ABOUT THIS EXERCISE: Extract all records. Keep each one exact.

== Segment start ==

File: config.mk
export PLATFORM = sky130hd
export DESIGN_NAME = flash_stream_engine
export DESIGN_NICKNAME = d
export VERILOG_FILES = /design/src/rtl/flash_stream_engine.sv
export SDC_FILE = /design/constraint.sdc
export NUM_CORES = 1
export LEC_CHECK = 0
export CORE_UTILIZATION = 45
export DETAILED_ROUTE_END_ITERATION = 8
export DONT_BUFFER_PORTS = 1
export GPL_ROUTABILITY_DRIVEN = 0
export PLACE_DENSITY = 0.59
export SLEW_MARGIN = 15
export SYNTH_ARGS = -nofsm -noshare
export SYNTH_HDL_FRONTEND = slang
export SYNTH_SLANG_ARGS = --single-unit
File: constraint.sdc
create_clock -name clk -period 2.66 [get_ports clk]
set_clock_uncertainty 0.05 [all_clocks]
set_input_delay 0.532 -clock clk [delete_from_list [all_inputs] [get_ports clk]]
set_output_delay 0.532 -clock clk [all_outputs]
set_load 0.02 [all_outputs]
$ cat src/rtl/dpCollisionDetect.sv
module dpCollisionDetect
  import dpCollisionPkg::*;
#(
  parameter int ADDR_W      = 18,
  parameter int PIPE_STAGES = 2
) (
  input  logic              clk,
  input  logic              rst,
  input  logic              leftEnLowN,
  input  logic              leftEnHigh,
  input  logic              leftRdWr,
  input  logic [ADDR_W-1:0] leftAddr,
  input  logic              rightEnLowN,
  input  logic              rightEnHigh,
  input  logic              rightRdWr,
  input  logic [ADDR_W-1:0] rightAddr,
  output logic              leftColN,
  output logic              rightColN
);

  portStrobes_t strobes;
  logic         leftHit, rightHit;

  dpCollisionCtrl u_ctrl (
    .clk         (clk),
    .rst         (rst),
    .leftEnLowN  (leftEnLowN),
    .leftEnHigh  (leftEnHigh),
    .leftRdWr    (leftRdWr),
    .rightEnLowN (rightEnLowN),
    .rightEnHigh (rightEnHigh),
    .rightRdWr   (rightRdWr),
    .strobes     (strobes)
  );

  dpCollisionPath #(
    .ADDR_W      (ADDR_W),
    .PIPE_STAGES (PIPE_STAGES)
  ) u_path (
    .clk       (clk),
    .rst       (rst),
    .leftAddr  (leftAddr),
    .rightAddr (rightAddr),
    .strobes   (strobes),
    .leftHit   (leftHit),
    .rightHit  (rightHit)
  );

  assign leftColN  = ~leftHit;
  assign rightColN = ~rightHit;

  // reset releases both flags on the following cycle
  assert_reset_flags_high_R1: assert property (@(posedge clk)
    rst |=> (leftColN && rightColN));

endmodule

== Segment end ==

YOUR RESPONSE:
File: config.mk
export PLATFORM = sky130hd
export DESIGN_NAME = flash_stream_engine
export DESIGN_NICKNAME = d
export VERILOG_FILES = /design/src/rtl/flash_stream_engine.sv
export SDC_FILE = /design/constraint.sdc
export NUM_CORES = 1
export LEC_CHECK = 0
export CORE_UTILIZATION = 45
export DETAILED_ROUTE_END_ITERATION = 8
export DONT_BUFFER_PORTS = 1
export GPL_ROUTABILITY_DRIVEN = 0
export PLACE_DENSITY = 0.59
export SLEW_MARGIN = 15
export SYNTH_ARGS = -nofsm -noshare
export SYNTH_HDL_FRONTEND = slang
export SYNTH_SLANG_ARGS = --single-unit
File: constraint.sdc
create_clock -name clk -period 2.66 [get_ports clk]
set_clock_uncertainty 0.05 [all_clocks]
set_input_delay 0.532 -clock clk [delete_from_list [all_inputs] [get_ports clk]]
set_output_delay 0.532 -clock clk [all_outputs]
set_load 0.02 [all_outputs]
$ cat src/rtl/dpCollisionDetect.sv
module dpCollisionDetect
  import dpCollisionPkg::*;
#(
  parameter int ADDR_W      = 18,
  parameter int PIPE_STAGES = 2
) (
  input  logic              clk,
  input  logic              rst,
  input  logic              leftEnLowN,
  input  logic              leftEnHigh,
  input  logic              leftRdWr,
  input  logic [ADDR_W-1:0] leftAddr,
  input  logic              rightEnLowN,
  input  logic              rightEnHigh,
  input  logic              rightRdWr,
  input  logic [ADDR_W-1:0] rightAddr,
  output logic              leftColN,
  output logic              rightColN
);

  portStrobes_t strobes;
  logic         leftHit, rightHit;

  dpCollisionCtrl u_ctrl (
    .clk         (clk),
    .rst         (rst),
    .leftEnLowN  (leftEnLowN),
    .leftEnHigh  (leftEnHigh),
    .leftRdWr    (leftRdWr),
    .rightEnLowN (rightEnLowN),
    .rightEnHigh (rightEnHigh),
    .rightRdWr   (rightRdWr),
    .strobes     (strobes)
  );

  dpCollisionPath #(
    .ADDR_W      (ADDR_W),
    .PIPE_STAGES (PIPE_STAGES)
  ) u_path (
    .clk       (clk),
    .rst       (rst),
    .leftAddr  (leftAddr),
    .rightAddr (rightAddr),
    .strobes   (strobes),
    .leftHit   (leftHit),
    .rightHit  (rightHit)
  );

  assign leftColN  = ~leftHit;
  assign rightColN = ~rightHit;

  // reset releases both flags on the following cycle
  assert_reset_flags_high_R1: assert property (@(posedge clk)
    rst |=> (leftColN && rightColN));

endmodule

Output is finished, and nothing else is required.